▶ Data under study
----------
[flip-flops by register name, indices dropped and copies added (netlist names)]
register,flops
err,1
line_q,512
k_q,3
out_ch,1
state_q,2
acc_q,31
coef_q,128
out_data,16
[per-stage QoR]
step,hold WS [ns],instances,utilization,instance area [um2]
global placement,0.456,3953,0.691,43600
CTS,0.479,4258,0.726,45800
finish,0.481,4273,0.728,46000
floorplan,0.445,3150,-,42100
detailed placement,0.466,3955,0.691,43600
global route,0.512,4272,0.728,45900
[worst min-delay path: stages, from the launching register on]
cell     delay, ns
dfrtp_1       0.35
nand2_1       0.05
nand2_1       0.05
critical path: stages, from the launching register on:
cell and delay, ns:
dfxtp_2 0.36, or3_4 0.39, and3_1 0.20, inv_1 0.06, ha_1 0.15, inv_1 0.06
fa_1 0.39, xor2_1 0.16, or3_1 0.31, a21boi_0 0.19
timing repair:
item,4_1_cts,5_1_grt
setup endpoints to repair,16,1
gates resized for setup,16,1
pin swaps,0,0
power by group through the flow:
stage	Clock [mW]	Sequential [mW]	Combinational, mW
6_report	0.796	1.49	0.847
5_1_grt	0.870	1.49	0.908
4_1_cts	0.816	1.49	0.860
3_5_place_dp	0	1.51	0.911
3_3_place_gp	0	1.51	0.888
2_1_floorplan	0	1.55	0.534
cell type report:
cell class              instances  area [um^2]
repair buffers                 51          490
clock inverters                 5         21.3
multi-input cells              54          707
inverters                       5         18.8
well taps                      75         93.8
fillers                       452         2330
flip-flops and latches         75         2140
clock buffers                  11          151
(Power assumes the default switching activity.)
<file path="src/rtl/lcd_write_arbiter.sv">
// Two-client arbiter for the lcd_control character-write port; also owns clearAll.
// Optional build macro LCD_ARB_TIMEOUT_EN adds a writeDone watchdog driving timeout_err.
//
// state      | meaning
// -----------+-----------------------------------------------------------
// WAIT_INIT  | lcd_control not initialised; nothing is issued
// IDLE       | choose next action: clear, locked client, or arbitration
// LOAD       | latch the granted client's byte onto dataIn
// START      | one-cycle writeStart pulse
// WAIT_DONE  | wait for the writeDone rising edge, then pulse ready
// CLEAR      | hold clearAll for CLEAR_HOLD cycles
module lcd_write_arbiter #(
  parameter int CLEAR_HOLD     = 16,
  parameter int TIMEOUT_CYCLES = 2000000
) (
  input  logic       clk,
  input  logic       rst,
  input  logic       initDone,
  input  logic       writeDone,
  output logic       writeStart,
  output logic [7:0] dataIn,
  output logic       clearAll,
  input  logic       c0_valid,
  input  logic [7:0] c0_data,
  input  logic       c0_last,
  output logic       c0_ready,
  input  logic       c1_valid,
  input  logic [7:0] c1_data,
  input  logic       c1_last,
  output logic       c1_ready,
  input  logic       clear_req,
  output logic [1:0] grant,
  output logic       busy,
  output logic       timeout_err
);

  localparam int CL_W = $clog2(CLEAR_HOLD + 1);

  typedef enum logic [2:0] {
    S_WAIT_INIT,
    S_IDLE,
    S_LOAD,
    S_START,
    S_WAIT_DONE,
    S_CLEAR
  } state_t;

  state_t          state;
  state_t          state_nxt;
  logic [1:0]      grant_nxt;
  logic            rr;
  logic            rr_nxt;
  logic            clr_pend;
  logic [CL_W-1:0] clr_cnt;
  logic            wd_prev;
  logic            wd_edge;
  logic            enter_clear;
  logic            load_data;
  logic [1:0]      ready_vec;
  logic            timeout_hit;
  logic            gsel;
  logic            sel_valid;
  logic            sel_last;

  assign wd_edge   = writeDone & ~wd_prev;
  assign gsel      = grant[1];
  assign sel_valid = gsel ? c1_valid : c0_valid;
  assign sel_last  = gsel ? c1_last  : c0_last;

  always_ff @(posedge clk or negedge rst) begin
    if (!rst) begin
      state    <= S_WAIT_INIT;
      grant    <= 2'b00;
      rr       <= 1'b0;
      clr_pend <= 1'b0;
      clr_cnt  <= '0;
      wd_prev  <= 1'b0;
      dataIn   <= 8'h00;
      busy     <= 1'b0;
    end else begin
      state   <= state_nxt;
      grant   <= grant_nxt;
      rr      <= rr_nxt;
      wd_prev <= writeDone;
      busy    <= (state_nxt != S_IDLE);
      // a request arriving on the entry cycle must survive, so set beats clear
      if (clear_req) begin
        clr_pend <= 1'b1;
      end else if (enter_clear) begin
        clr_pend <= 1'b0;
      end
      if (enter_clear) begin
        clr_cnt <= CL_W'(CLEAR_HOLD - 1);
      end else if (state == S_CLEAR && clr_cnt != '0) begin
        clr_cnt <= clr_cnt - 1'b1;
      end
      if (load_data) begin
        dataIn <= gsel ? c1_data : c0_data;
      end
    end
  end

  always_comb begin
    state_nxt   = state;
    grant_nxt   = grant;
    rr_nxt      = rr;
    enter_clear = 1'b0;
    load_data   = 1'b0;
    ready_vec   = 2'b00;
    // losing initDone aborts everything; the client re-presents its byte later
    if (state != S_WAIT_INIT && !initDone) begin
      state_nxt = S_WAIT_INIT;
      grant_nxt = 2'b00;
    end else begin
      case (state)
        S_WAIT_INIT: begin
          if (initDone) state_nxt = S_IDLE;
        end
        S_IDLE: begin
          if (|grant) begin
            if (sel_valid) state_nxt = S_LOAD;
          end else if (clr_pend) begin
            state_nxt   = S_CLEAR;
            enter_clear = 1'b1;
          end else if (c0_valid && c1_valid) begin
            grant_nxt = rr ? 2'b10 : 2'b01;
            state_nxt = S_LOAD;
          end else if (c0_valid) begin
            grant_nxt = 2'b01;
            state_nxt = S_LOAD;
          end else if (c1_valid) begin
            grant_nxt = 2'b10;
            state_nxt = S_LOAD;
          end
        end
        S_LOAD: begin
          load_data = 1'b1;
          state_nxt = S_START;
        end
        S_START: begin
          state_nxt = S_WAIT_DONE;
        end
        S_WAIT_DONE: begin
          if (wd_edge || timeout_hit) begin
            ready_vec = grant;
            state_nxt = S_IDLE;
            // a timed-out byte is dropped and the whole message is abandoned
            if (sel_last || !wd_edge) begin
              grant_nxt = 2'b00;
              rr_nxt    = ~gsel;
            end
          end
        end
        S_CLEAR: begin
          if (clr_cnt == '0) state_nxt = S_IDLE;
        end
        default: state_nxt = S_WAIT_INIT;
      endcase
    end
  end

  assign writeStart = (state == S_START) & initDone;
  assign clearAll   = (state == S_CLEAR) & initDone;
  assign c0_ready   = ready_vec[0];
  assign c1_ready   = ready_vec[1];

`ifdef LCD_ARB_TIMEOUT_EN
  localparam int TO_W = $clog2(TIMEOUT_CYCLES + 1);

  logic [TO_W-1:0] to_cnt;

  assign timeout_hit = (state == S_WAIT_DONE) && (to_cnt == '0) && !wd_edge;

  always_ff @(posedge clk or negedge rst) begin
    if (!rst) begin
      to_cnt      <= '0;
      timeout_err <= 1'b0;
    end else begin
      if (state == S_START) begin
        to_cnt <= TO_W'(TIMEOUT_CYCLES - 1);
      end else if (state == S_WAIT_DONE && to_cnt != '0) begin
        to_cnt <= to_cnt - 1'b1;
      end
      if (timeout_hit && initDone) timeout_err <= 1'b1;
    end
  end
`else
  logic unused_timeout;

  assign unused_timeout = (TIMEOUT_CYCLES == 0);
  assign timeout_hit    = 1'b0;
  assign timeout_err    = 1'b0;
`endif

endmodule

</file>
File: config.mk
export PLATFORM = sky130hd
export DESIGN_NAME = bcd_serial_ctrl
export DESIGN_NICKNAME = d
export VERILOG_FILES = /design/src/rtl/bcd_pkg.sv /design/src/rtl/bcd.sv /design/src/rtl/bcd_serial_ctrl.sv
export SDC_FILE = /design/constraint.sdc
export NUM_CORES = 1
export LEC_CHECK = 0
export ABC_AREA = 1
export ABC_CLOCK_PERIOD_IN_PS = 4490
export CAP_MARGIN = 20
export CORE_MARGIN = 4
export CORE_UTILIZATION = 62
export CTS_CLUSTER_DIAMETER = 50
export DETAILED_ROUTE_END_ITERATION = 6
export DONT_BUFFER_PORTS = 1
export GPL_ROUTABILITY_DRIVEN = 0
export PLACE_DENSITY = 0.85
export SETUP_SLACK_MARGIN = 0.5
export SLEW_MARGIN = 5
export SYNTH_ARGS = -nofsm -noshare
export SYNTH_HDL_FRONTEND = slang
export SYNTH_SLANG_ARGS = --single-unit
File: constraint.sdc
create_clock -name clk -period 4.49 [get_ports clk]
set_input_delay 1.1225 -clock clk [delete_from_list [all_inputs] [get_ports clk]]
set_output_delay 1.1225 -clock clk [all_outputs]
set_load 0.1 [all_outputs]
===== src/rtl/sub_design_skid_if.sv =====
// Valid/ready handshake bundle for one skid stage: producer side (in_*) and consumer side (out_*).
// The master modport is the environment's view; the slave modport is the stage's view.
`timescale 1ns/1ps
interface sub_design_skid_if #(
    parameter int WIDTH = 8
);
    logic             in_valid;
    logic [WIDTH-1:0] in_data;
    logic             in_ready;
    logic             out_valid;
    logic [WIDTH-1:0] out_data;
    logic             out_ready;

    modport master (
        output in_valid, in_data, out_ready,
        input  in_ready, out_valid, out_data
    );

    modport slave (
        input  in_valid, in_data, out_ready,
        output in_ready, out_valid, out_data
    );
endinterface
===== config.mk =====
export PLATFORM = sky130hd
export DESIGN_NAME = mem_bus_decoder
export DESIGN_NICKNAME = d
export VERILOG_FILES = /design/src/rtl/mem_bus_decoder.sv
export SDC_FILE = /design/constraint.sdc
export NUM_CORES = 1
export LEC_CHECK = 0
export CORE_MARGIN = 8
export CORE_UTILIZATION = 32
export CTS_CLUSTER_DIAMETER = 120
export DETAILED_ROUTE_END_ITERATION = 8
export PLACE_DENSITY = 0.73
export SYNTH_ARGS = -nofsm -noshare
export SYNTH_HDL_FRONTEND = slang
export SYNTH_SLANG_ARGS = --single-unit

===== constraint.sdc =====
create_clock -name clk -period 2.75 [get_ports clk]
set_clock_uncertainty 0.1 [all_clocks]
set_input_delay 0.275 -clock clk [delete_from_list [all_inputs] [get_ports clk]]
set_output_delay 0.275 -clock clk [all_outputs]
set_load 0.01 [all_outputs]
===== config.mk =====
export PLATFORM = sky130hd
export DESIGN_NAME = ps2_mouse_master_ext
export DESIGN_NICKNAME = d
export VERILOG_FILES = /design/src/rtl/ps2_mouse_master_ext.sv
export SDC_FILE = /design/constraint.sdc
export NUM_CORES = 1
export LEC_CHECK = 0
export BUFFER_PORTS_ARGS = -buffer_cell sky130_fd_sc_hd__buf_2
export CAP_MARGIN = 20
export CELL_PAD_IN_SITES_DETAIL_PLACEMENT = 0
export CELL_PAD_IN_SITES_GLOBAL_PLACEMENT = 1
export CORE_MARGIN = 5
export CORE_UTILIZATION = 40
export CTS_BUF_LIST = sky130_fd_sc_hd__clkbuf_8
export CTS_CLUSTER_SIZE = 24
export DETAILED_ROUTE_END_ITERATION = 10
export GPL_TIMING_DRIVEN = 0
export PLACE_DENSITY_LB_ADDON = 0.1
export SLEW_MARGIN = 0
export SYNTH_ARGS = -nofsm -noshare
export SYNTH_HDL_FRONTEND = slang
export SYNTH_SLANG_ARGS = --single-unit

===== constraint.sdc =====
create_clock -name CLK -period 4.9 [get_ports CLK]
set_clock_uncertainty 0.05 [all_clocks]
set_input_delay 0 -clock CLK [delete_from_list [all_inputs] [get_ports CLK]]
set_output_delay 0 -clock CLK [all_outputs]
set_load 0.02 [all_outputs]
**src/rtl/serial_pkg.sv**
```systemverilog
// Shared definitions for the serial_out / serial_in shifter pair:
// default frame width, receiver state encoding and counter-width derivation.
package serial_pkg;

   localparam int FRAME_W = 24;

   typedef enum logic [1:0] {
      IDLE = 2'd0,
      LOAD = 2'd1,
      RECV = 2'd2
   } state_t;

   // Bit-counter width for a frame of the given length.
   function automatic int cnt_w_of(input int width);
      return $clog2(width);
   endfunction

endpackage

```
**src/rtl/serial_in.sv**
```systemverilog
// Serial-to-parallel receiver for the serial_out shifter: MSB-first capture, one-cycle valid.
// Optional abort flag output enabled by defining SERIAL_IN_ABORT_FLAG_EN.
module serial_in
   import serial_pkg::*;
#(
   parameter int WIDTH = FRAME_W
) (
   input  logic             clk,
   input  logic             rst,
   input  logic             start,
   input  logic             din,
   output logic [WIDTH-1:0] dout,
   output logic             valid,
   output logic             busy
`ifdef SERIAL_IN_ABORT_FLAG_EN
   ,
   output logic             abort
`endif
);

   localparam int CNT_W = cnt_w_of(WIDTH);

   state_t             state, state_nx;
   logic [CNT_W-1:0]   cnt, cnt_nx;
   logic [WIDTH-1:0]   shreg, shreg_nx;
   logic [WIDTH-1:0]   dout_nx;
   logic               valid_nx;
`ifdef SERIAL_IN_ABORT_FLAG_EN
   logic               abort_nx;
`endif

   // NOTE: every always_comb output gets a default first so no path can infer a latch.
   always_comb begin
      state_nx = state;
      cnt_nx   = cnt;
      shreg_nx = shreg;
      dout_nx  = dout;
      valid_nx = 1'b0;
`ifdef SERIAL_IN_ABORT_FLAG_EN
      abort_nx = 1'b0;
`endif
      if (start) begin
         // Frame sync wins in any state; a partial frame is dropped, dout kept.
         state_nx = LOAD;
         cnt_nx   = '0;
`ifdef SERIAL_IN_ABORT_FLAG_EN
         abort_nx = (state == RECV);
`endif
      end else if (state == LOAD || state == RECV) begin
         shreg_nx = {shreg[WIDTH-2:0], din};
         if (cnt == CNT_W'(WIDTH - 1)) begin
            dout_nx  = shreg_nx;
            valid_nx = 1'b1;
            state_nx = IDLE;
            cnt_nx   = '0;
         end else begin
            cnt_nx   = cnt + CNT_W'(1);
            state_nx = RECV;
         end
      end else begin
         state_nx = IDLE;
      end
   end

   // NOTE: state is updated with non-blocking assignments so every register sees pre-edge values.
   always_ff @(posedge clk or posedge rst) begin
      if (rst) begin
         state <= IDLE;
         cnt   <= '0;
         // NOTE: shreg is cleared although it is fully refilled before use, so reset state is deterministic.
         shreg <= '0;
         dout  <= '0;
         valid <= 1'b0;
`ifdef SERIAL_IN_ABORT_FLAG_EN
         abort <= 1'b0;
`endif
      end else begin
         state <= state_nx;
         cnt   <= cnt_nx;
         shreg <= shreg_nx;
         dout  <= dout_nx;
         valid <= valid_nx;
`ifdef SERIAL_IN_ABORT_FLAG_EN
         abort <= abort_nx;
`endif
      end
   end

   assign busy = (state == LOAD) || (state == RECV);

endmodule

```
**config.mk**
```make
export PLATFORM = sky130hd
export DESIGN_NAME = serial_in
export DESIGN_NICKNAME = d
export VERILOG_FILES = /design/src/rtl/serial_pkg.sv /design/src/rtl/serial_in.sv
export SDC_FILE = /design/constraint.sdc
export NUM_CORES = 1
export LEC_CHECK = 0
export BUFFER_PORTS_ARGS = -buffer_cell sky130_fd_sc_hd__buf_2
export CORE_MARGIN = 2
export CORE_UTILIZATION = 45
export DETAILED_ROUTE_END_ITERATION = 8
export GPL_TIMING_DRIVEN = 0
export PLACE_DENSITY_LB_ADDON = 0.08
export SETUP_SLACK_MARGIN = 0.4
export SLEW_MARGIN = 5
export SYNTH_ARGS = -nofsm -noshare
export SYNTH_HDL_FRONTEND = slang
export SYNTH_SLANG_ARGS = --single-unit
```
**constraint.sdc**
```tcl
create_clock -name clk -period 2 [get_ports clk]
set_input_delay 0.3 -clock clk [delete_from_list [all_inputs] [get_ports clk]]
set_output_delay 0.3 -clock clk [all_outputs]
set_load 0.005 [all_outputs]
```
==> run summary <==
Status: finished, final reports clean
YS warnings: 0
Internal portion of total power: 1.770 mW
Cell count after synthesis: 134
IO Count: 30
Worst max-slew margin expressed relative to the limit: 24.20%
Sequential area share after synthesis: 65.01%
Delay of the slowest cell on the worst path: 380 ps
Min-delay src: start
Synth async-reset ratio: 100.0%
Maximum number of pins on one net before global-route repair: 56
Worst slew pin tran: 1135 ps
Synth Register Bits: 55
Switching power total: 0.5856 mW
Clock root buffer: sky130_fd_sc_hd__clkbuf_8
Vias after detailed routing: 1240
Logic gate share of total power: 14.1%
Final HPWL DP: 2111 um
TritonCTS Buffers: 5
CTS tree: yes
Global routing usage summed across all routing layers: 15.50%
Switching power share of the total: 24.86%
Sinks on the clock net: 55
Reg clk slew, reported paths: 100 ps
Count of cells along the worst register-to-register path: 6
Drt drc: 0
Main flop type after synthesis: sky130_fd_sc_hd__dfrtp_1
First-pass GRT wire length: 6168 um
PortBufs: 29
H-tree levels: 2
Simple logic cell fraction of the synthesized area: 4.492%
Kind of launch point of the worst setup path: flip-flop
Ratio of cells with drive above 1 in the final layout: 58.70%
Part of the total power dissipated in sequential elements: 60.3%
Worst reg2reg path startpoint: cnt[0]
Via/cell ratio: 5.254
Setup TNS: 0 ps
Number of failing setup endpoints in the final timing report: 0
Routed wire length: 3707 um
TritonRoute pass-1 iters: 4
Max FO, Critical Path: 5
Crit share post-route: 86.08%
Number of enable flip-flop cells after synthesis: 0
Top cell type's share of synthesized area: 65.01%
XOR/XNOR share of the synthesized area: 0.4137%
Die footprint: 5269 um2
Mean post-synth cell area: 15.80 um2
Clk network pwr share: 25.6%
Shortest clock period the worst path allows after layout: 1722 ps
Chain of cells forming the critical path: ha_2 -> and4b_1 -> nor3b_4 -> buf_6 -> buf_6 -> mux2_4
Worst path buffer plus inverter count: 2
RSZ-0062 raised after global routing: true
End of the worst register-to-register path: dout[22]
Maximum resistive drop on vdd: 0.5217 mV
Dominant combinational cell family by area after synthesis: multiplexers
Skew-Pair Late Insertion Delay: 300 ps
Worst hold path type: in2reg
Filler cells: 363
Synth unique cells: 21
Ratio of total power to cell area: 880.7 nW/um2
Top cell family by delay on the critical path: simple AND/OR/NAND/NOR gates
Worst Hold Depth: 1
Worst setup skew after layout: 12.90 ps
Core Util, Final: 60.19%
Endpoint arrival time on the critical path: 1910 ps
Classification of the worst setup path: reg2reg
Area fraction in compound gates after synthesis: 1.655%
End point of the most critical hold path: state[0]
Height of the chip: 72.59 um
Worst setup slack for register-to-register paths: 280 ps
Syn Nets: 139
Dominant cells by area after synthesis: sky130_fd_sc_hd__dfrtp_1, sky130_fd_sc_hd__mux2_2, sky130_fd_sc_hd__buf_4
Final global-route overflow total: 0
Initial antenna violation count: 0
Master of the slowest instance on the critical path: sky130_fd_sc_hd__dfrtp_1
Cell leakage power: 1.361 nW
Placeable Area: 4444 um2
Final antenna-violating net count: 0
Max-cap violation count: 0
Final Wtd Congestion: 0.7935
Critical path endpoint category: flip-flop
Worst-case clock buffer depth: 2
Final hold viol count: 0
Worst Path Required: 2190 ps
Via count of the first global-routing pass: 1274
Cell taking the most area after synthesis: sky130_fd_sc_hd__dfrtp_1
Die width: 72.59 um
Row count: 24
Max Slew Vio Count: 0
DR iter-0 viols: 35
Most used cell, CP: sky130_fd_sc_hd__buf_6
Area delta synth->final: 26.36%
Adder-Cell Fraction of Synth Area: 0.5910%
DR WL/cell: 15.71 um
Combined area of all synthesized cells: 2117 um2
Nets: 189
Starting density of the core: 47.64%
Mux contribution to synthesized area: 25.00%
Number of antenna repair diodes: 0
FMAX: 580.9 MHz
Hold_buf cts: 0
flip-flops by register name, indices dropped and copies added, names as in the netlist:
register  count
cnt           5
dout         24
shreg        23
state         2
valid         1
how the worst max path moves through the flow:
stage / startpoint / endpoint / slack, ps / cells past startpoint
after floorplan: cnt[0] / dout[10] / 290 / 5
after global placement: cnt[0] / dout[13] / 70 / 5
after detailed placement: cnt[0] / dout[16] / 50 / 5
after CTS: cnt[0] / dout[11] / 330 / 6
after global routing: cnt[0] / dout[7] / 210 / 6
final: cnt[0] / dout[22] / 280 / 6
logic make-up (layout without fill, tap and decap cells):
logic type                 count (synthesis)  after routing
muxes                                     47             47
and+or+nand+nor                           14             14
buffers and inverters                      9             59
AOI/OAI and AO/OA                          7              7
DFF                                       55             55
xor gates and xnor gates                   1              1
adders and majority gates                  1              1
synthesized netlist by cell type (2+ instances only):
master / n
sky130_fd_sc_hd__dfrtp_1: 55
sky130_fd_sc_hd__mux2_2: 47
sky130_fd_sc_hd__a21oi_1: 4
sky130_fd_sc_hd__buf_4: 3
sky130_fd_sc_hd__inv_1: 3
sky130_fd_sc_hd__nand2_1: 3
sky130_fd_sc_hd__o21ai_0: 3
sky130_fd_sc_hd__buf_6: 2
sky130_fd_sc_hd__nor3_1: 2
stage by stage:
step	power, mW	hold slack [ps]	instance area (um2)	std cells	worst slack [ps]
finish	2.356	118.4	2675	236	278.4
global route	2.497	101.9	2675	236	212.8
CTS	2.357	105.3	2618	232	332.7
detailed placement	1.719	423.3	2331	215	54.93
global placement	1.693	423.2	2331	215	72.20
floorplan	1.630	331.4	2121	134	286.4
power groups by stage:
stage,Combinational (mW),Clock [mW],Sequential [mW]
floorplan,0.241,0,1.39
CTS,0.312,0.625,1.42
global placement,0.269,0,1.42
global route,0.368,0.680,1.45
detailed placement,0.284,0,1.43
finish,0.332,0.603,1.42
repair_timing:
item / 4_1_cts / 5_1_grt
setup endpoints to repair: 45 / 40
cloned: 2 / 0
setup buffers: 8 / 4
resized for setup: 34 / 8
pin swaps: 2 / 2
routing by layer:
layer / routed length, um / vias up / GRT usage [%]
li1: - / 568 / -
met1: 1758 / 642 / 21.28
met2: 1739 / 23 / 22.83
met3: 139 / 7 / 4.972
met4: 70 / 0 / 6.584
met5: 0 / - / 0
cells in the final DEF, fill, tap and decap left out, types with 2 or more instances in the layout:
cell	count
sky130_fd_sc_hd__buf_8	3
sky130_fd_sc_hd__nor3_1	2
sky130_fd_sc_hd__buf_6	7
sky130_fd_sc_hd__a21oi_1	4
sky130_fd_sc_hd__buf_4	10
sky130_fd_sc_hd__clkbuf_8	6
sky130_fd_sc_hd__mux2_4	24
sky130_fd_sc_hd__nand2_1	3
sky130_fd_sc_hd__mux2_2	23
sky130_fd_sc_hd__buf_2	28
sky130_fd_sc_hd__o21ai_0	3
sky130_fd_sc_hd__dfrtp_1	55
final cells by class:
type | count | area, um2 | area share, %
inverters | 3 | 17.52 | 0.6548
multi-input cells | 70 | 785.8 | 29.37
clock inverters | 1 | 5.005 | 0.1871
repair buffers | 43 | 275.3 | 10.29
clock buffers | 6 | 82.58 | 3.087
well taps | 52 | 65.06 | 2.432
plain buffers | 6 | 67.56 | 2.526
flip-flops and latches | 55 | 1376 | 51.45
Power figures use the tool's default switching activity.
----------
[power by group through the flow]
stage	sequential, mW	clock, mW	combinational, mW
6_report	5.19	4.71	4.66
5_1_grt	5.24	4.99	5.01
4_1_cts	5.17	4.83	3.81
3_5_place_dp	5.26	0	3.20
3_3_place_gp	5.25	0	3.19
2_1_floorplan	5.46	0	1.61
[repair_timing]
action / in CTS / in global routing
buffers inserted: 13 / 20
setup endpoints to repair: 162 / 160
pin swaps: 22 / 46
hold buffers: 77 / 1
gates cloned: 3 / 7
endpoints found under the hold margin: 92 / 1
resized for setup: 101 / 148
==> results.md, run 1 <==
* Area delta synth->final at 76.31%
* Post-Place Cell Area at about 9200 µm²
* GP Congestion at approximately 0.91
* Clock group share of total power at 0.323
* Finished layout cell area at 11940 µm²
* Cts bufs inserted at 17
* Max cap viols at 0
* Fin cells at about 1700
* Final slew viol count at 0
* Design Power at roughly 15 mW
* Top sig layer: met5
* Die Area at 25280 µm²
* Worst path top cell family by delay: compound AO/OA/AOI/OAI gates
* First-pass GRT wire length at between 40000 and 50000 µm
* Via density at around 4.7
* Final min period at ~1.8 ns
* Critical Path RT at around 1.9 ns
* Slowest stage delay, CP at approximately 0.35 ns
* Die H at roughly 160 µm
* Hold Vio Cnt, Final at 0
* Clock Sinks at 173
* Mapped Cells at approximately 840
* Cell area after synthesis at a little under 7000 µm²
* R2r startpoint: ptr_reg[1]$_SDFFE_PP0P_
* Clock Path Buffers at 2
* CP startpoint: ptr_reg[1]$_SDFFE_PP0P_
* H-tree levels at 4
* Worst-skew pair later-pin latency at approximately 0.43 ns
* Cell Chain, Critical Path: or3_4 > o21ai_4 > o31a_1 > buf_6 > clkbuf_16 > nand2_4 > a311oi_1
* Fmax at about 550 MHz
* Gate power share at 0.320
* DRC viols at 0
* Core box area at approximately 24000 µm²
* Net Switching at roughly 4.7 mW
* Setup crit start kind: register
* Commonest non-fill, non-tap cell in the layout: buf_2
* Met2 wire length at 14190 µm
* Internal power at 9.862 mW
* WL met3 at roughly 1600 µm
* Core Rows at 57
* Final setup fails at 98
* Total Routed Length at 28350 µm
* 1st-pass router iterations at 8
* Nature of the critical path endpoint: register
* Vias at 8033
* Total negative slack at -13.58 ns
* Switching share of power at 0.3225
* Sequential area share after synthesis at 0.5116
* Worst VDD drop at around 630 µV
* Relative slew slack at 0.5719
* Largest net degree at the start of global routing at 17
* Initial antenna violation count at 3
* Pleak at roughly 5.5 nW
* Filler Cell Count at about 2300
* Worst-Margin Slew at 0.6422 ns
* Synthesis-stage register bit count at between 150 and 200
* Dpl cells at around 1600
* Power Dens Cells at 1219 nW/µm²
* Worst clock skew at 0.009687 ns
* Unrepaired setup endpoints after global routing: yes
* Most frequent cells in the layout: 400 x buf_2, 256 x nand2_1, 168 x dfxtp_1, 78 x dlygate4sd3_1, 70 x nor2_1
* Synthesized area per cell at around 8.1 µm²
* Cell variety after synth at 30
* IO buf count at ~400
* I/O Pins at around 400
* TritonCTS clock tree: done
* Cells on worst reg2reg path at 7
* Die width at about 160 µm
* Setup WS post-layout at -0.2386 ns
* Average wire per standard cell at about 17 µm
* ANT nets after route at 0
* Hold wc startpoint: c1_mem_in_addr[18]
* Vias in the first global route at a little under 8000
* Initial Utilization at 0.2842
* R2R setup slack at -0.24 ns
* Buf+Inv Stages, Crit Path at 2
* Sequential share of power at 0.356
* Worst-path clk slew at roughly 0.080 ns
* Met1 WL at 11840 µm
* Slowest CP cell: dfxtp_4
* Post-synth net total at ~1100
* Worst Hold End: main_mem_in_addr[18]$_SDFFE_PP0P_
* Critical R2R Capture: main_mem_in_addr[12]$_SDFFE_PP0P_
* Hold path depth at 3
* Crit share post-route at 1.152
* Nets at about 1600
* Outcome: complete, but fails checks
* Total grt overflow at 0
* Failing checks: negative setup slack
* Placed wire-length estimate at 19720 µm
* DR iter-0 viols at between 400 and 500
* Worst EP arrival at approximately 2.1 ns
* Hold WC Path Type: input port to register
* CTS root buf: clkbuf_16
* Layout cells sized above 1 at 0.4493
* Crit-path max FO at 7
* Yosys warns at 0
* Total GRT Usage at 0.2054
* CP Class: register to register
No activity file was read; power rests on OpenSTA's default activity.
----------
Using the entries above, return exactly the lines from the line with "CTS,0.479,4258,0.726,45800" to the line with "setup endpoints to repair,16,1", counting both of those lines.

CTS,0.479,4258,0.726,45800
finish,0.481,4273,0.728,46000
floorplan,0.445,3150,-,42100
detailed placement,0.466,3955,0.691,43600
global route,0.512,4272,0.728,45900
[worst min-delay path: stages, from the launching register on]
cell     delay, ns
dfrtp_1       0.35
nand2_1       0.05
nand2_1       0.05
critical path: stages, from the launching register on:
cell and delay, ns:
dfxtp_2 0.36, or3_4 0.39, and3_1 0.20, inv_1 0.06, ha_1 0.15, inv_1 0.06
fa_1 0.39, xor2_1 0.16, or3_1 0.31, a21boi_0 0.19
timing repair:
item,4_1_cts,5_1_grt
setup endpoints to repair,16,1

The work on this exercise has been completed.